A very young Maria Pia, her artistic studies just finished, newly married and living in Monaco, begins her professional career in Nice with a company specialised in drawings for fabrics. The choice naturally falls on flowers. Maria Pia creates floral subjects with freshness of style, vibrant in colours and full of light: joyful golden ear of corn garlands chase themselves in blue skies, small bunches of wild flowers stand out on a sunny background, roses are the stars of the situation lit by the blue of the gentians. In these drawings there is all the happiness of a person who has absorbed all the Midi`s nature and light: it comes spontaneously to think of the same roses, and the same flowers that another lover of the Riviera , Raoul Dufry, used to create in the Twenties and Thirties for Bianchini - Ferier.

After a long pause in her creative activities -- care of family loved-ones, thoughts on the subject of her interests, studies on her favourite topics -- the desire to go back to her painting and to once more lay colour on paper re-explodes. The occasion arises in a long journey to Crete, another country blessed by the sun: the first subject is represented by the Onosma erectum, a plant native to the island, of which she portrays with elegance the yellow velvet-like flower and its leaves with their characteristic long rigid hair.
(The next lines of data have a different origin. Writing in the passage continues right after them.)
This design comes from an exercise in tuning for small area, a short achievable clock period and few clock cycles per item on the open sky130 flow, not from production work.
In this exercise RTL edits were held to simulation tests only and were not proved equivalent to the original.

==> v35 <==
// overwrite_ring_queue_of_strings_unit
module overwrite_ring_queue_of_strings_unit (
	input  logic                        clk,
	input  logic                        arst_n,
	input  logic                        psel,
	input  logic                        penable,
	input  logic                        pwrite,
	input  logic [orq_pkg::APB_AW-1:0]  paddr,
	input  logic [orq_pkg::APB_DW-1:0]  pwdata,
	output logic [orq_pkg::APB_DW-1:0]  prdata,
	output logic                        pready,
	input  logic                        req_valid,
	output logic                        req_ready,
	input  logic                        req_op,
	input  logic [orq_pkg::BYTE_W-1:0]  req_in_byte,
	input  logic                        req_has_byte,
	input  logic                        req_is_last,
	output logic                        rsp_valid,
	input  logic                        rsp_ready,
	output logic [orq_pkg::BYTE_W-1:0]  rsp_out_byte,
	output logic                        rsp_byte_valid,
	output logic                        rsp_out_last,
	output logic                        rsp_was_empty,
	output logic [orq_pkg::OCC_W-1:0]   rsp_occupancy
);
	localparam int NCOL = MAX_ROW_BYTES - 1;    
  ...
clock: 8.0 ns
lec_check: 0
abc_clock_period_in_ps: 3500
cap_margin: 20
cell_pad_in_sites_detail_placement: 1
cell_pad_in_sites_global_placement: 2
core_margin: 2
core_utilization: 45
cts_cluster_diameter: 100
cts_cluster_size: 25
place_density: 0.6
setup_slack_margin: 4.4
slew_margin: 20
run.sh (not shown) runs the stock make flow with config.mk's settings and CLKGATE_MAP_FILE= SYNTH_SCRIPT=/design/flow/synth_recipe.tcl, a recipe that flattens the netlist after the stock synthesis.
==> v28 (differences from v35) <==
--- a/flow/design.v
+++ b/flow/design.v
@@ -103,15 +103,26 @@
 	endfunction
 	logic [ROWS_CFG_W-1:0]  rows_cfg_n;
 	logic [BYTES_CFG_W-1:0] bytes_cfg_n;
 	logic                   reg_sel;
 	assign pready  = 1'b1;
 	assign reg_sel = paddr[REG_IDX_LSB];
-	logic [BYTES_CFG_W-1:0] rd_cfg_n;
-	assign rd_cfg_n = reg_sel ? bytes_cfg_n : {1'b1, rows_cfg_n};
-	assign prdata   = {{(APB_DW-BYTES_CFG_W){1'b0}}, ~rd_cfg_n};
+	logic                   sel_n;
+	logic [BYTES_CFG_W-1:0] rd_cfg, t_b, t_r;
+	orq_inv u_sel_n (.a(reg_sel), .y(sel_n));
+	for (genvar b = 0; b < BYTES_CFG_W; b++) begin : g_prd
+		orq_nand2 u_b (.a(reg_sel), .b(!bytes_cfg_n[b]), .y(t_b[b]));
+		if (b < ROWS_CFG_W) begin : g_rows
+			orq_nand2 u_r (.a(sel_n), .b(!rows_cfg_n[b]), .y(t_r[b]));
+			orq_nand2 u_o (.a(t_b[b]), .b(t_r[b]), .y(rd_cfg[b]));
+		end else begin : g_top
+			assign t_r[b] = 1'b1;
+			orq_inv u_o (.a(t_b[b]), .y(rd_cfg[b]));
+		end
+	end
+	assign prdata = {{(APB_DW-BYTES_CFG_W){1'b0}}, rd_cfg};
 	logic [OCC_W-1:0] rows;
 	logic [COL_W-1:0] limit;
 	always_ff @(posedge clk or negedge arst_n) begin
 		if (!arst_n) begin
 			rows_cfg_n  <= ~ROWS_RESET;
 			bytes_cfg_n <= ~BYTES_RESET;
@@ -242,57 +253,78 @@
 	end
 	always_ff @(posedge clk) begin
 		if (consume && is_enq && m_il) begin
 			len_mem[tail_q] <= len_new;
 		end
 	end
-	logic [MAX_ROWS-1:0]             wr_row_q;
-	logic [NCOL-1:0]                 wr_colhot_q;
+	logic [MAX_ROWS-1:0]             wr_row_n;
+	logic [NCOL-1:0]                 wr_col_n;
 	logic [BYTE_W-1:0]               wr_data_q;
 	logic [MAX_ROWS-1:0][NCOL-1:0][BYTE_W-1:0] mem;
 	always_ff @(posedge clk or negedge arst_n) begin
 		if (!arst_n) begin
-			wr_row_q <= '0;
+			wr_row_n <= '1;
 		end else begin
 			for (int r = 0; r < MAX_ROWS; r++) begin
-				wr_row_q[r] <= consume && do_write && (tail_q == ROW_W'(r));
+				wr_row_n[r] <= !(consume && do_write && (tail_q == ROW_W'(r)));
 			end
 		end
 	end
 	always_ff @(posedge clk) begin
-		if (consume && do_write) begin
-			for (int c = 0; c < NCOL; c++) wr_colhot_q[c] <= (fill_q == COL_W'(c));
-			wr_data_q <= m_b;
-		end
+		for (int c = 0; c < NCOL; c++) wr_col_n[c] <= (fill_q != COL_W'(c));
+		wr_data_q <= m_b;
 	end
 	always_ff @(posedge clk) begin
 		for (int r = 0; r < MAX_ROWS; r++) begin
 			for (int c = 0; c < NCOL; c++) begin
-				if (wr_row_q[r] && wr_colhot_q[c]) begin
+				if (!(wr_row_n[r] || wr_col_n[c])) begin
 					mem[r][c] <= wr_data_q;
 				end
 			end
 		end
 	end
-	logic [BYTE_W-1:0] rd_byte;
-	always_comb begin
-		logic [BYTE_W-1:0] rb;
-		rd_byte = '0;
-		for (int r = 0; r < MAX_ROWS; r++) begin
-			rb = '0;
-			for (int c = 0; c < NCOL; c++) begin
-				rb = rb | (mem[r][c] & {BYTE_W{act_colhot[c]}});
+	logic [MAX_ROWS-1:0][BYTE_W-1:0] rb;
+	for (genvar r = 0; r < MAX_ROWS; r++) begin : g_row
+		for (genvar b = 0; b < BYTE_W; b++) begin : g_bit
+			logic [NCOL/3-1:0] y;
+			for (genvar j = 0; j < NCOL/3; j++) begin : g_sl
+				orq_aoi222 u_sl (
+					.a0(act_colhot[3*j]),   .b0(mem[r][3*j][b]),
+					.a1(act_colhot[3*j+1]), .b1(mem[r][3*j+1][b]),
+					.a2(act_colhot[3*j+2]), .b2(mem[r][3*j+2][b]),
+					.y (y[j])
+				);
 			end
-			rd_byte = rd_byte | (rb & {BYTE_W{act_rowhot[r]}});
+			assign rb[r][b] = !(&y && !(act_colhot[NCOL-1] && mem[r][NCOL-1][b]));
 		end
 	end
-	logic out_v;
-	logic out_free, beat, beat_last, act_free;
+	localparam int NGRP = 4;
+	localparam int GRPR = MAX_ROWS / NGRP;
+	logic [NGRP-1:0][BYTE_W-1:0] rd_grp, p_grp_q;
+	for (genvar g = 0; g < NGRP; g++) begin : g_grp
+		for (genvar b = 0; b < BYTE_W; b++) begin : g_bit
+			logic y;
+			orq_aoi222 u_sl (
+				.a0(act_rowhot[GRPR*g]),   .b0(rb[GRPR*g][b]),
+				.a1(act_rowhot[GRPR*g+1]), .b1(rb[GRPR*g+1][b]),
+				.a2(act_rowhot[GRPR*g+2]), .b2(rb[GRPR*g+2][b]),
+				.y (y)
+			);
+			assign rd_grp[g][b] = !(y && !(act_rowhot[GRPR*g+3] && rb[GRPR*g+3][b]));
+		end
+	end
+	logic [BYTE_W-1:0] grp_byte;
+	always_comb begin
+		grp_byte = '0;
+		for (int g = 0; g < NGRP; g++) grp_byte = grp_byte | p_grp_q[g];
+	end
+	logic out_v, p_v;
+	logic o_load, beat, beat_last, act_free;
 	logic q_pop, q_push, load_from_q, load_from_e;
-	assign out_free  = !out_v || rsp_ready;
-	assign beat      = act_v && out_free;
+	assign o_load    = p_v && (!out_v || rsp_ready);
+	assign beat      = act_v && (!p_v || o_load);
 	assign beat_last = !act_rd || (act_rem == COL_W'(1));
 	assign act_free  = !act_v || (beat && beat_last);
 	assign load_from_q = act_free && (q_cnt != '0);
 	assign load_from_e = act_free && (q_cnt == '0) && push;
 	assign q_pop       = load_from_q;
 	assign q_push      = push && !load_from_e;
@@ -301,23 +333,26 @@
 			act_v <= 1'b0;
 			q_wp  <= '0;
 			q_rp  <= '0;
 			q_cnt <= '0;
 			q_val <= '0;
 			out_v <= 1'b0;
+			p_v   <= 1'b0;
 		end else begin
 			if (load_from_q || load_from_e) act_v <= 1'b1;
 			else if (act_free)              act_v <= 1'b0;
 			if (q_push) q_wp <= q_wp + QAW'(1);
 			if (q_pop)  q_rp <= q_rp + QAW'(1);
 			q_cnt <= q_cnt + (QAW+1)'(q_push) - (QAW+1)'(q_pop);
 			for (int i = 0; i < QD; i++) begin
 				if (q_push && q_wp == QAW'(i))     q_val[i] <= 1'b1;
 				else if (q_pop && q_rp == QAW'(i)) q_val[i] <= 1'b0;
 			end
-			if (beat)          out_v <= 1'b1;
+			if (beat)        p_v <= 1'b1;
+			else if (o_load) p_v <= 1'b0;
+			if (o_load)         out_v <= 1'b1;
 			else if (rsp_ready) out_v <= 1'b0;
 		end
 	end
 	always_ff @(posedge clk) begin
 		if (q_push) begin
 			q_rd[q_wp]    <= e_rd;
@@ -346,25 +381,58 @@
 		end else if (beat) begin
 			act_k      <= act_k + COL_W'(1);
 			act_rem    <= act_rem - COL_W'(1);
 			act_colhot <= {act_colhot[NCOL-2:0], 1'b0};
 		end
 	end
+	logic              p_bv_q, p_last_q, p_empty_q;
+	logic [OCC_W-1:0]  p_occ_q;
 	logic [BYTE_W-1:0] out_byte_q;
 	logic              out_bv_q, out_last_q, out_empty_q;
 	logic [OCC_W-1:0]  out_occ_q;
 	always_ff @(posedge clk) begin
 		if (beat) begin
-			out_byte_q  <= rd_byte;
-			out_bv_q    <= act_rd;
-			out_last_q  <= beat_last;
-			out_empty_q <= act_empty;
-			out_occ_q   <= act_occ;
+			p_grp_q   <= rd_grp;
+			p_bv_q    <= act_rd;
+			p_last_q  <= beat_last;
+			p_empty_q <= act_empty;
+			p_occ_q   <= act_occ;
+		end
+		if (o_load) begin
+			out_byte_q  <= grp_byte;
+			out_bv_q    <= p_bv_q;
+			out_last_q  <= p_last_q;
+			out_empty_q <= p_empty_q;
+			out_occ_q   <= p_occ_q;
 		end
 	end
 	assign rsp_valid      = out_v;
 	assign rsp_out_byte   = out_byte_q;
 	assign rsp_byte_valid = out_bv_q;
 	assign rsp_out_last   = out_last_q;
 	assign rsp_was_empty  = out_empty_q;
 	assign rsp_occupancy  = out_occ_q;
 endmodule
+module orq_aoi222 (
+	input  logic a0,
+	input  logic b0,
+	input  logic a1,
+	input  logic b1,
+	input  logic a2,
+	input  logic b2,
+	output logic y
+);
+	assign y = !((a0 && b0) || (a1 && b1) || (a2 && b2));
+endmodule
+module orq_nand2 (
+	input  logic a,
+	input  logic b,
+	output logic y
+);
+	assign y = !(a && b);
+endmodule
+module orq_inv (
+	input  logic a,
+	output logic y
+);
+	assign y = !a;
+endmodule
SYNTH_HIERARCHICAL = 1   (was unset)
==> out/metrics.cfg <==
[run_status]
status=complete, but fails checks
so.violations=antenna rules

[power_and_ir_drop]
p_per_area_nw_per_um2=287
powerComb_uw=10400

[yosys]
yosys_warnings=1
yosysSeqAreaShare=0.806

[detailed_routing]
final_antenna_net_count=1

the above is filed under v35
Since then she is like a fast-flowing river.

Maria Pia would never stop painting as if she were trying to make up for the long years of silence. She paints with passion, almost rage, except that this last word is in complete contradiction with her particularly gentle and reserved  nature. Her choices are not programmed but are inspired : she is attracted by simple wild flowers such as Bryonia cretica with its elegant spirals, myosotis and bellflowers, columbines and daffodils, drawn on paper with an excellent feeling for the lay-out.
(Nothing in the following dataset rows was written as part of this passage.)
What follows belongs to an exercise in optimizing a design on an open flow for small area, a short achievable clock period and few clock cycles per item; a production flow would make more cautious choices.
Function was checked by simulation only, so behaviour that the tests miss may differ from the original.
Power is estimated from default activity; no workload was simulated.

## dequant_quant_top
module dequant_quant_top (
    input  logic        clk,
    input  logic        rst_n,
    input  logic        activate,
    input  logic [24:0] up_cfg,
    input  logic [24:0] down_cfg,
    input  logic        rcv_valid,
    input  logic [32:0] rcv_beat,
    output logic        rcv_ready,
    output logic        deq_valid,
    output logic [15:0] deq_data,
    input  logic        deq_ready,
    input  logic        q_valid,
    input  logic [15:0] q_data,
    output logic        q_ready,
    output logic        trm_valid,
    output logic [32:0] trm_beat,
    input  logic        trm_ready
);
Size: roughly 990 cells after synthesis, about 210 flip-flops, roughly 160 I/O pins, roughly 11000 µm² of cells after synthesis.
Settings: LEC_CHECK=0, CAP_MARGIN=20, CORE_MARGIN=2, CORE_UTILIZATION=60, SLEW_MARGIN=20, TNS_END_PERCENT=0; clock period 9.0 ns.
standard.sh (not shown) runs the stock make flow with config.mk's settings and CLKGATE_MAP_FILE= SYNTH_SCRIPT=/design/flow/synth_recipe.tcl, a recipe that flattens the netlist after the stock synthesis.
==> flow/flow/run.sh <==
#!/bin/bash
# The standard layout, with buf_1 port buffers, a tighter repair target and
# a clock tree without dummy loads.
export BUFFER_PORTS_ARGS="-buffer_cell sky130_fd_sc_hd__buf_1"
export SETUP_SLACK_MARGIN=6.2
export CTS_ARGS="-sink_clustering_enable -repair_clock_nets -dont_use_dummy_load -buf_list {sky130_fd_sc_hd__clkbuf_4 sky130_fd_sc_hd__clkbuf_8} -sink_clustering_size 20 -sink_clustering_max_diameter 60"
bash standard.sh > standard.log 2>&1
Testbench counts at the start, summed over its fixed seeds: cycles 67,917, items 74,830.
Next try:
==> flow/flow/run.sh (replaced) <==
#!/bin/bash
# The standard layout, with buf_1 port buffers, a tighter repair target and
# a clock tree without dummy loads.
export BUFFER_PORTS_ARGS="-buffer_cell sky130_fd_sc_hd__buf_1"
export SETUP_SLACK_MARGIN=6.5
export CTS_ARGS="-sink_clustering_enable -repair_clock_nets -dont_use_dummy_load -buf_list {sky130_fd_sc_hd__clkbuf_4 sky130_fd_sc_hd__clkbuf_8} -sink_clustering_size 20 -sink_clustering_max_diameter 60"
bash standard.sh > standard.log 2>&1
Settings changed: TNS_END_PERCENT 0 to 20.
Result:
- wire length rose by about 11%
- cell count rose by about 2.7%
- combinational power is higher by 14%
- non-clock buffer count is higher by 32
- die area does not change
- via count rose by 3.6%
- worst setup slack improved by 0.049 ns
- sequential cell count stays the same
- total power came out higher by about 3%
- global-route usage went up by 1.8 points
Next try:
==> flow/flow/run.sh (replaced) <==
#!/bin/bash
# The standard layout, with buf_1 port buffers, a tighter repair target and
# a clock tree without dummy loads.
export BUFFER_PORTS_ARGS="-buffer_cell sky130_fd_sc_hd__buf_1"
export SETUP_SLACK_MARGIN=6.2
export CTS_ARGS="-sink_clustering_enable -repair_clock_nets -dont_use_dummy_load -buf_list {sky130_fd_sc_hd__clkbuf_4 sky130_fd_sc_hd__clkbuf_8} -sink_clustering_size 20 -sink_clustering_max_diameter 60"
bash standard.sh > standard.log 2>&1
Settings changed: TNS_END_PERCENT 20 to 10.
Worst hold slack improved by 0.011 ns. Fmax came out higher slightly. Critical path depth came out higher by 8. Sequential power is about the same. Via count came out lower by a few percent. Final area came out lower by a few percent. Setup slack improved by 0.023 ns. Synthesized cell count does not change.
She is also attracted by tulips, sometimes so simple and elegant and other times  so peculiar and jagged. Of the tulip she likes the long thick coriaceous dark green leaves that she paints with a long and confident stroke of the brush. Then there are  roses, many of them: some modest and some superb, the red one which offers itself as if it were a declaration of love " L`attesa " and the one with delicate petals which barely need to be touched to smell its scent.

What is striking about this painter is her absolute sense of humility, a price-less virtue, towards the great botanical illustration of the past. From such an approach have their beginnings the works which she calls "tribute" inspired or dictated by the affection which she has for the works of the maestri about which she has meditated for a long time: the peony and the ipomea in homage to Redoute, the vase with the muscaris bulbs and the one with the primroses, a clear reference to Georg Ehret, the chaste violets which associate her to a more recent and much loved maestro, the Australian Paul Jones.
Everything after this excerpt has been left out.